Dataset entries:
▶

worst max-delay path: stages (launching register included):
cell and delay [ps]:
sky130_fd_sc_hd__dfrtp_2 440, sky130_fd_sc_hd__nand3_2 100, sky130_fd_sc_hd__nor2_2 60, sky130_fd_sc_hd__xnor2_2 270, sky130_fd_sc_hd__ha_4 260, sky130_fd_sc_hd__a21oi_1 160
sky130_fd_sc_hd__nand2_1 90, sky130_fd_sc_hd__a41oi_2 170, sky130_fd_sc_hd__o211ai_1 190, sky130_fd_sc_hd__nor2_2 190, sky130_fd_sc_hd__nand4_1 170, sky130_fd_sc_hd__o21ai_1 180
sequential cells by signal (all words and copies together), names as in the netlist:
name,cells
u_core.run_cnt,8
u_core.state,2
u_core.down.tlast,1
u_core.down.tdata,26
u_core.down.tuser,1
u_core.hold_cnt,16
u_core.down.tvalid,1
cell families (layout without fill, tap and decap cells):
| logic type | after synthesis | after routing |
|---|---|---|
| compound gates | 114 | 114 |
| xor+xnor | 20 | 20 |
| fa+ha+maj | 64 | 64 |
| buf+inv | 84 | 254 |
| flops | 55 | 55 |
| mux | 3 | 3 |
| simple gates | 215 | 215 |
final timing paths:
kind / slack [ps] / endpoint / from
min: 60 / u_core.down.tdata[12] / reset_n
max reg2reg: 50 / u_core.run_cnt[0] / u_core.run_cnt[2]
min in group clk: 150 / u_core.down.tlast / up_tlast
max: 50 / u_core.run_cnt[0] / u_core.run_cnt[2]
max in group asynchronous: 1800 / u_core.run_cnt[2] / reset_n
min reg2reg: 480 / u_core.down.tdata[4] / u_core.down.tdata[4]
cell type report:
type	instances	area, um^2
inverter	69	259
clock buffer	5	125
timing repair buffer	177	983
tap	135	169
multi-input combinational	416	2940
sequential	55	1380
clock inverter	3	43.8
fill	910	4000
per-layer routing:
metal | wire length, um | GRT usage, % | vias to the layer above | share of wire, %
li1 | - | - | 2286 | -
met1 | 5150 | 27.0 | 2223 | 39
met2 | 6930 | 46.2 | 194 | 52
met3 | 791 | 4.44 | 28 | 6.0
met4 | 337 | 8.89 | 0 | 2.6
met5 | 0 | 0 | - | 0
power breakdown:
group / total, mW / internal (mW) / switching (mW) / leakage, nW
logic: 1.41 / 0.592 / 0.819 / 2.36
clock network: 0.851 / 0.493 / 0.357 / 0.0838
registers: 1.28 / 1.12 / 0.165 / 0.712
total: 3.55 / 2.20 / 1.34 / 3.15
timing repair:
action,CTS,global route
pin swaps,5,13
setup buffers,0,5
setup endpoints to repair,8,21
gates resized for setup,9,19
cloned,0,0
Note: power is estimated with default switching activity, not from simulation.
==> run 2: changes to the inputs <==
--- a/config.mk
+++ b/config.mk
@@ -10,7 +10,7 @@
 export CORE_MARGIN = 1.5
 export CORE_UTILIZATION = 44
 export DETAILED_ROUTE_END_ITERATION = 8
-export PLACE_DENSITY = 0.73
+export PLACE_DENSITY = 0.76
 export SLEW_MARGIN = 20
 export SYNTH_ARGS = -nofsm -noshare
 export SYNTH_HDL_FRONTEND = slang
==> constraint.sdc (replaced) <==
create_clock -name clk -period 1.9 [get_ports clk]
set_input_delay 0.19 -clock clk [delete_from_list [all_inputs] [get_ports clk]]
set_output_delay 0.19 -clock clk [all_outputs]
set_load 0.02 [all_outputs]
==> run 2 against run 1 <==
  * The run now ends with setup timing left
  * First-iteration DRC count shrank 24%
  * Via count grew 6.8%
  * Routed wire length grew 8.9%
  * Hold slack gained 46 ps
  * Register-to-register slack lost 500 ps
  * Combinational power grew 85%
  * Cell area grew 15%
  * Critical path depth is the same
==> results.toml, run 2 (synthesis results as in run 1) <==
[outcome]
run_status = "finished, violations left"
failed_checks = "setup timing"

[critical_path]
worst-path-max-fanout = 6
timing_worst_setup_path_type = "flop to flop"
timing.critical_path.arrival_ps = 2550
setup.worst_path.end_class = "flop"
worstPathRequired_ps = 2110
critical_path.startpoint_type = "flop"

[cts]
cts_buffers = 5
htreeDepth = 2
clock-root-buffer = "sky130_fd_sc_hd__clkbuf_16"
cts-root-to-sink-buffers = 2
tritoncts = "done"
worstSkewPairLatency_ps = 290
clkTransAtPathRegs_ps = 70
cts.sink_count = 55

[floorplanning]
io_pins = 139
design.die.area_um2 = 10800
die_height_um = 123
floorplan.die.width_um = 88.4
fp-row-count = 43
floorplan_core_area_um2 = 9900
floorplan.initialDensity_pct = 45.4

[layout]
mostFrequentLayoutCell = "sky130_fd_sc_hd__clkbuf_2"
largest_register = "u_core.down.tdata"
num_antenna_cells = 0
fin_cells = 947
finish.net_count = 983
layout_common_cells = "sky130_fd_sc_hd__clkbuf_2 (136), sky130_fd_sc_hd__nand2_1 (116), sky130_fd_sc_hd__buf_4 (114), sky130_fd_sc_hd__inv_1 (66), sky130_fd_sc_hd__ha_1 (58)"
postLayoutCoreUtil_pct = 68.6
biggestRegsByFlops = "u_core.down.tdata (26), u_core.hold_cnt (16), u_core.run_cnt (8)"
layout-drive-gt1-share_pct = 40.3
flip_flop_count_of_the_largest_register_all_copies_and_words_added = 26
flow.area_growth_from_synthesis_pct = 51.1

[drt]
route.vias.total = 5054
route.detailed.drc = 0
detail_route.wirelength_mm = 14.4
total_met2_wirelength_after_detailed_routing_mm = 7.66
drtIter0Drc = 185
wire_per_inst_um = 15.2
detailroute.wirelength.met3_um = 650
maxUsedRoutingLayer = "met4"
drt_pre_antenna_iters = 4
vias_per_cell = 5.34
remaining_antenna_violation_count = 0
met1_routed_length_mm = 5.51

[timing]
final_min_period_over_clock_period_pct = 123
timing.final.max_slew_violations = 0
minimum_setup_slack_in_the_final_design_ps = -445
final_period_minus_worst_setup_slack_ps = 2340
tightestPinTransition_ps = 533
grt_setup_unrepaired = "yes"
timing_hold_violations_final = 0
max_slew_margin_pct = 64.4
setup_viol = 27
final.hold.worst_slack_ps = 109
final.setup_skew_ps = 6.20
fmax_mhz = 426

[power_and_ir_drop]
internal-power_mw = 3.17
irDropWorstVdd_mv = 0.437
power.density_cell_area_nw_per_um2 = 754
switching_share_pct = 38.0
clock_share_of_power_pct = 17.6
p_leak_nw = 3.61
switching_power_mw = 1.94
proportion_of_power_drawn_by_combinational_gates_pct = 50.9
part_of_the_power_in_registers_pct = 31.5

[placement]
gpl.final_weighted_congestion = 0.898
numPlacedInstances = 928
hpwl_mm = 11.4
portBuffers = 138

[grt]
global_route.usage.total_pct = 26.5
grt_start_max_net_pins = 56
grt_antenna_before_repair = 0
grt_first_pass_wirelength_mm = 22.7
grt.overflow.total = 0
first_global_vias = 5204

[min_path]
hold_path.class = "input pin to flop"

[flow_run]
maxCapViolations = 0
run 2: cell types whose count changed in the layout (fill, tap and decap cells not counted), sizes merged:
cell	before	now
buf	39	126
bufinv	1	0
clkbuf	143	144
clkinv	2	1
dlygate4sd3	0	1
## config.mk

```make
export PLATFORM = sky130hd
export DESIGN_NAME = sm4_decrypt_iter
export DESIGN_NICKNAME = d
export VERILOG_FILES = /design/src/rtl/sm4_pkg.sv /design/src/rtl/sm4_t_transform.sv /design/src/rtl/sm4_decrypt_iter.sv
export SDC_FILE = /design/constraint.sdc
export NUM_CORES = 2
export LEC_CHECK = 0
export CORE_MARGIN = 5
export CORE_UTILIZATION = 45
export DETAILED_ROUTE_END_ITERATION = 8
export PLACE_DENSITY = 0.68
export SLEW_MARGIN = 20
export SYNTH_ARGS = -nofsm -noshare
export SYNTH_HDL_FRONTEND = slang
export SYNTH_SLANG_ARGS = --single-unit
```

## constraint.sdc

```tcl
create_clock -name i_clk -period 137.6 [get_ports i_clk]
set_clock_uncertainty 0.2 [all_clocks]
set_input_delay 41.28 -clock i_clk [delete_from_list [all_inputs] [get_ports i_clk]]
set_output_delay 41.28 -clock i_clk [all_outputs]
set_load 0.05 [all_outputs]
```

## src/rtl/sm4_pkg.sv

```systemverilog
// SM4 constants, T-transform helper functions and the engine state encoding.
// Shared between the iterative decryptor and the encryptor's round/key blocks.
package sm4_pkg;

    typedef enum logic [1:0] {KEYEXP, IDLE, ROUND} sm4_state_t;

    localparam logic [7:0] SBOX [256] = '{
        8'hD6, 8'h90, 8'hE9, 8'hFE, 8'hCC, 8'hE1, 8'h3D, 8'hB7, 8'h16, 8'hB6, 8'h14, 8'hC2, 8'h28, 8'hFB, 8'h2C, 8'h05,
        8'h2B, 8'h67, 8'h9A, 8'h76, 8'h2A, 8'hBE, 8'h04, 8'hC3, 8'hAA, 8'h44, 8'h13, 8'h26, 8'h49, 8'h86, 8'h06, 8'h99,
        8'h9C, 8'h42, 8'h50, 8'hF4, 8'h91, 8'hEF, 8'h98, 8'h7A, 8'h33, 8'h54, 8'h0B, 8'h43, 8'hED, 8'hCF, 8'hAC, 8'h62,
        8'hE4, 8'hB3, 8'h1C, 8'hA9, 8'hC9, 8'h08, 8'hE8, 8'h95, 8'h80, 8'hDF, 8'h94, 8'hFA, 8'h75, 8'h8F, 8'h3F, 8'hA6,
        8'h47, 8'h07, 8'hA7, 8'hFC, 8'hF3, 8'h73, 8'h17, 8'hBA, 8'h83, 8'h59, 8'h3C, 8'h19, 8'hE6, 8'h85, 8'h4F, 8'hA8,
        8'h68, 8'h6B, 8'h81, 8'hB2, 8'h71, 8'h64, 8'hDA, 8'h8B, 8'hF8, 8'hEB, 8'h0F, 8'h4B, 8'h70, 8'h56, 8'h9D, 8'h35,
        8'h1E, 8'h24, 8'h0E, 8'h5E, 8'h63, 8'h58, 8'hD1, 8'hA2, 8'h25, 8'h22, 8'h7C, 8'h3B, 8'h01, 8'h21, 8'h78, 8'h87,
        8'hD4, 8'h00, 8'h46, 8'h57, 8'h9F, 8'hD3, 8'h27, 8'h52, 8'h4C, 8'h36, 8'h02, 8'hE7, 8'hA0, 8'hC4, 8'hC8, 8'h9E,
        8'hEA, 8'hBF, 8'h8A, 8'hD2, 8'h40, 8'hC7, 8'h38, 8'hB5, 8'hA3, 8'hF7, 8'hF2, 8'hCE, 8'hF9, 8'h61, 8'h15, 8'hA1,
        8'hE0, 8'hAE, 8'h5D, 8'hA4, 8'h9B, 8'h34, 8'h1A, 8'h55, 8'hAD, 8'h93, 8'h32, 8'h30, 8'hF5, 8'h8C, 8'hB1, 8'hE3,
        8'h1D, 8'hF6, 8'hE2, 8'h2E, 8'h82, 8'h66, 8'hCA, 8'h60, 8'hC0, 8'h29, 8'h23, 8'hAB, 8'h0D, 8'h53, 8'h4E, 8'h6F,
        8'hD5, 8'hDB, 8'h37, 8'h45, 8'hDE, 8'hFD, 8'h8E, 8'h2F, 8'h03, 8'hFF, 8'h6A, 8'h72, 8'h6D, 8'h6C, 8'h5B, 8'h51,
        8'h8D, 8'h1B, 8'hAF, 8'h92, 8'hBB, 8'hDD, 8'hBC, 8'h7F, 8'h11, 8'hD9, 8'h5C, 8'h41, 8'h1F, 8'h10, 8'h5A, 8'hD8,
        8'h0A, 8'hC1, 8'h31, 8'h88, 8'hA5, 8'hCD, 8'h7B, 8'hBD, 8'h2D, 8'h74, 8'hD0, 8'h12, 8'hB8, 8'hE5, 8'hB4, 8'hB0,
        8'h89, 8'h69, 8'h97, 8'h4A, 8'h0C, 8'h96, 8'h77, 8'h7E, 8'h65, 8'hB9, 8'hF1, 8'h09, 8'hC5, 8'h6E, 8'hC6, 8'h84,
        8'h18, 8'hF0, 8'h7D, 8'hEC, 8'h3A, 8'hDC, 8'h4D, 8'h20, 8'h79, 8'hEE, 8'h5F, 8'h3E, 8'hD7, 8'hCB, 8'h39, 8'h48
    };

    localparam logic [31:0] FK [4] = '{32'hA3B1BAC6, 32'h56AA3350, 32'h677D9197, 32'hB27022DC};

    localparam logic [31:0] CK [32] = '{
        32'h00070E15, 32'h1C232A31, 32'h383F464D, 32'h545B6269,
        32'h70777E85, 32'h8C939AA1, 32'hA8AFB6BD, 32'hC4CBD2D9,
        32'hE0E7EEF5, 32'hFC030A11, 32'h181F262D, 32'h343B4249,
        32'h50575E65, 32'h6C737A81, 32'h888F969D, 32'hA4ABB2B9,
        32'hC0C7CED5, 32'hDCE3EAF1, 32'hF8FF060D, 32'h141B2229,
        32'h30373E45, 32'h4C535A61, 32'h686F767D, 32'h848B9299,
        32'hA0A7AEB5, 32'hBCC3CAD1, 32'hD8DFE6ED, 32'hF4FB0209,
        32'h10171E25, 32'h2C333A41, 32'h484F565D, 32'h646B7279
    };

    function automatic logic [31:0] sm4_tau(input logic [31:0] a);
        return {SBOX[a[31:24]], SBOX[a[23:16]], SBOX[a[15:8]], SBOX[a[7:0]]};
    endfunction

    function automatic logic [31:0] sm4_l(input logic [31:0] b);
        return b ^ {b[29:0], b[31:30]} ^ {b[21:0], b[31:22]}
                 ^ {b[13:0], b[31:14]} ^ {b[7:0], b[31:8]};
    endfunction

    function automatic logic [31:0] sm4_l_key(input logic [31:0] b);
        return b ^ {b[18:0], b[31:19]} ^ {b[8:0], b[31:9]};
    endfunction

endpackage

```

## src/rtl/sm4_t_transform.sv

```systemverilog
// Combinational SM4 T transform: byte-wise S-box followed by the data (L)
// or key-schedule (L') linear layer.
module sm4_t_transform
    import sm4_pkg::*;
(
    input  logic [31:0] word,
    input  logic        i_key_mode,
    output logic [31:0] result
);

    logic [31:0] subst;

    assign subst  = sm4_tau(word);
    assign result = i_key_mode ? sm4_l_key(subst) : sm4_l(subst);

endmodule

```

## src/rtl/sm4_decrypt_iter.sv

```systemverilog
// Iterative SM4 decryptor: 32-cycle key expansion into a round-key file, then
// one round per cycle using the round keys in reverse order.
module sm4_decrypt_iter
    import sm4_pkg::*;
#(
    parameter logic [127:0] P_INITIAL_KEY = 128'h000102030405060708090A0B0C0D0E0F
) (
    input  logic         i_clk,
    input  logic         i_rst,
    input  logic [127:0] i_Initial_Key,
    input  logic         i_Initial_valid,
    input  logic [127:0] i_axis_data,
    input  logic         i_axis_valid,
    output logic         o_axis_ready,
    output logic [127:0] o_axim_data,
    output logic         o_axim_valid
);

    sm4_state_t  state;
    logic [4:0]  cnt;
    logic [31:0] k  [4];
    logic [31:0] x  [4];
    logic [31:0] rk [32];

    logic        key_mode;
    logic [31:0] t_in;
    logic [31:0] t_out;
    logic [31:0] rk_new;
    logic [31:0] x_new;

    // One shared T instance: key expansion and rounds never run together.
    always_comb begin
        key_mode = (state == KEYEXP);
        t_in     = 32'h0;
        if (key_mode) t_in = k[1] ^ k[2] ^ k[3] ^ CK[cnt];
        else          t_in = x[1] ^ x[2] ^ x[3] ^ rk[~cnt];
        rk_new   = k[0] ^ t_out;
        x_new    = x[0] ^ t_out;
    end

    sm4_t_transform u_t (
        .word       (t_in),
        .i_key_mode (key_mode),
        .result     (t_out)
    );

    always_ff @(posedge i_clk or posedge i_rst) begin
        if (i_rst) begin
            state        <= KEYEXP;
            cnt          <= 5'd0;
            o_axis_ready <= 1'b0;
            o_axim_valid <= 1'b0;
            o_axim_data  <= '0;
            for (int j = 0; j < 4; j++) begin
                k[j] <= P_INITIAL_KEY[127-32*j -: 32] ^ FK[j];
                x[j] <= 32'h0;
            end
            for (int j = 0; j < 32; j++) rk[j] <= 32'h0;
        end else begin
            o_axim_valid <= 1'b0;
            if (i_Initial_valid) begin
                // A key load preempts everything, including a block in flight.
                for (int j = 0; j < 4; j++) k[j] <= i_Initial_Key[127-32*j -: 32] ^ FK[j];
                cnt          <= 5'd0;
                o_axis_ready <= 1'b0;
                state        <= KEYEXP;
            end else begin
                case (state)
                    KEYEXP: begin
                        rk[cnt] <= rk_new;
                        k[0]    <= k[1];
                        k[1]    <= k[2];
                        k[2]    <= k[3];
                        k[3]    <= rk_new;
                        cnt     <= cnt + 5'd1;
                        if (cnt == 5'd31) begin
                            state        <= IDLE;
                            o_axis_ready <= 1'b1;
                        end
                    end
                    IDLE: begin
                        if (i_axis_valid && o_axis_ready) begin
                            for (int j = 0; j < 4; j++) x[j] <= i_axis_data[127-32*j -: 32];
                            cnt          <= 5'd0;
                            o_axis_ready <= 1'b0;
                            state        <= ROUND;
                        end
                    end
                    ROUND: begin
                        x[0] <= x[1];
                        x[1] <= x[2];
                        x[2] <= x[3];
                        x[3] <= x_new;
                        cnt  <= cnt + 5'd1;
                        if (cnt == 5'd31) begin
                            o_axim_data  <= {x_new, x[3], x[2], x[1]};
                            o_axim_valid <= 1'b1;
                            o_axis_ready <= 1'b1;
                            state        <= IDLE;
                        end
                    end
                    default: begin
                        cnt          <= 5'd0;
                        o_axis_ready <= 1'b0;
                        state        <= KEYEXP;
                    end
                endcase
            end
        end
    end

endmodule

```

==> flow_summary_export.csv <==
group,metric,value,unit
run_status,status,"complete, no violations",
worst_setup_path,crit_path_start_kind,"input pin",
synth,synth_cell_types,119,
layout,area_growth,13.1,%
clock_tree,cts_num_sinks,1416,
synth,synth.area.top_cells,"dfrtp_1, nand2_1, mux2i_1",
clock_tree,clock-root-buffer,"clkbuf_16",
clock_tree,clkSlewWorstSetupHoldPaths,50,ps
worst_setup_path,ff2ff_setup_slack,126480,ps
sta,finalHoldViolations,0,
clock_tree,cts_tree,"built",
synth,synth-seq-area-share,41.6,%
synth,yosysWarnings,0,
layout,final_area,0.0966,mm²
synth,synth_top_area_share,39.4,%
route,antenna_left,0,
synth,synth_seq_cells,1416,
synth,synth.net_count,10032,
global_route,grt_max_degree,223,
global_route,grtUsageTotal,39.4,%
clock_tree,htree_num_levels,4,
synth,syn_area_per_cell,8.78,µm²
synth,yosys_most_used_dff,"dfrtp_1",
sta,drv_slew,0,
layout,drive_above_1_share,11.2,%
synth,netlist_area,0.0854,mm²
floorplanning,chipHeight,446,µm
min_path,hold_class,"reg -> reg",
route,wl,406000,µm
global_route,grt_pass1_vias,79278,
floorplanning,core,0.188,mm²
layout,fillerInstances,17516,
clock_tree,cts_setup_buffers,0,
worst_setup_path,worstRegToRegCells,22,
floorplanning,ios,390,
floorplanning,start_util,45.4,%
synth,yosys-top-cells-count,"nand2_1, dfrtp_1, o21ai_0",
floorplanning,dieArea,0.199,mm²
synth,async_flop_share,100,%
route,drtIter0Drc,12040,
sta,tns,0,ps
sta,max_freq,22.1,MHz
synth,synth.most_common_cell,"nand2_1",
floorplanning,die_w,446,µm
placed_design,globalplace.congestion,1.01,
synth,syn-instance-count,9723,
synth,synth_top_area_cell,"dfrtp_1",
route,vias,82833,
sta,min_period,45160,ps
placed_design,place.port_buffers,389,
sta,rsz0062_at_grt,"no",
job,cap_viol_max_count,0,
sta,period_share,32.8,%
global_route,grt-ovfl-total,0,
worst_setup_path,critPathArrivalTime,45770,ps
sta,finalSetupViolCount,0,
clock_tree,cts_hold_buf,0,
synth,synth_edf_count,0,
route,post_drt_wl_per_cell,32.9,µm
worst_setup_path,critPathKind,"in -> async",
layout,instances_no_fill,12341,
placed_design,post-dp-hpwl,271000,µm
worst_setup_path,critPathMaxFanout,145,
sta,relSlewSlack,14.6,%
route,first_pass_iters,8,
global_route,antenna_found_initial,48,
min_path,holdPathStages,2,
clock_tree,cts_repair_resize_count,0,
layout,final_util,51.3,%
floorplanning,core.rowCount,159,
clock_tree,max-clock-path-buffers,3,
clock_tree,clk_latency,850,ps
placed_design,placed_area,0.0913,mm²
worst_setup_path,worstPathRequired,138210,ps
placed_design,placedCellCount,12026,
clock_tree,cts_buffers,152,
layout,nets,9995,
sta,worstMarginPinSlew,1280,ps
worst_setup_path,endpoint_kind,"asynchronous set/reset pin",
route,drc,0,
global_route,grt_pass1_wl,577000,µm
route,viasPerCell,6.71,
final timing paths:
kind                              endpoint             from
max                                rk[296]            i_rst
min                        o_axim_data[32]  o_axim_data[32]
max reg2reg                        rk[857]           cnt[2]
min reg2reg                o_axim_data[32]  o_axim_data[32]
max in group i_clk            o_axis_ready         state[0]
min in group asynchronous          rk[715]            i_rst
stage by stage:
step,hold slack (ps),worst slack [ps]
after floorplan,240,56310
after global placement,255,91220
after detailed placement,260,91060
after CTS,275,91900
after global routing,295,91780
final,274,92440
cells by family after synthesis:
| logic type | after synthesis | synth area share [%] |
|---|---|---|
| simple gates | 3177 | 16.0 |
| xor+xnor | 389 | 4.57 |
| fa+ha+maj | 50 | 0.730 |
| compound gates | 2989 | 22.0 |
| flops | 1416 | 41.6 |
| buf+inv | 975 | 5.34 |
| mux | 727 | 9.82 |
area by class of cell:
cell class              count  area (µm²)  area share [%]
clock inverters            44         647           0.670
well taps                2495        3120            3.23
diodes                     39        97.6           0.101
clock buffers             231        4510            4.67
flip-flops and latches   1416       35500            36.8
inverters                  62         250           0.259
repair buffers            722        6510            6.74
multi-input cells        7332       45900            47.5
metal layers:
layer / share of wire (%) / GRT usage (%)
met1: 38 / 50.9
met2: 43 / 57.6
met3: 11 / 11.3
met4: 8.0 / 26.6
met5: 0.023 / 0
cells in the final DEF, fill, tap and decap left out, types with 90 or more instances in the layout:
cell / Yosys / routed
a211oi_1: 97 / 93
a21oi_1: 480 / 475
a22oi_1: 106 / 106
a31oi_1: 183 / 182
and3_1: 91 / 90
buf_4: 31 / 321
clkbuf_16: 0 / 153
clkdlybuf4s50_1: 0 / 388
dfrtp_1: 1344 / 1339
mux2_2: 154 / 154
mux2i_1: 496 / 491
nand2_1: 1991 / 1960
nand3_1: 164 / 151
nor2_1: 451 / 438
nor3_1: 148 / 146
o211ai_1: 124 / 124
o21ai_0: 860 / 857
o21ai_1: 337 / 335
o22ai_1: 158 / 157
xnor2_1: 242 / 237
xor2_1: 110 / 109
registers in the layout (all words and copies together), names as in the netlist:
| register | cells |
|---|---|
| k | 128 |
| o_axim_data | 128 |
| x | 128 |
| state | 2 |
| rk | 1024 |
| o_axim_valid | 1 |
| cnt | 5 |
critical path, cell delays in order:
cell and delay (ps):
clkdlybuf4s50_1 500, clkinv_8 560, buf_4 860, buf_4 830, buf_6 680, buf_4 750
Power is left out: the tool's default activity adds up to more than one toggle a clock period on the data nets, which glitch-free logic cannot reach.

◀

= Task =
The string "internal" may appear on lines of the data above; give the number of those lines and nothing more.

= Solution =
2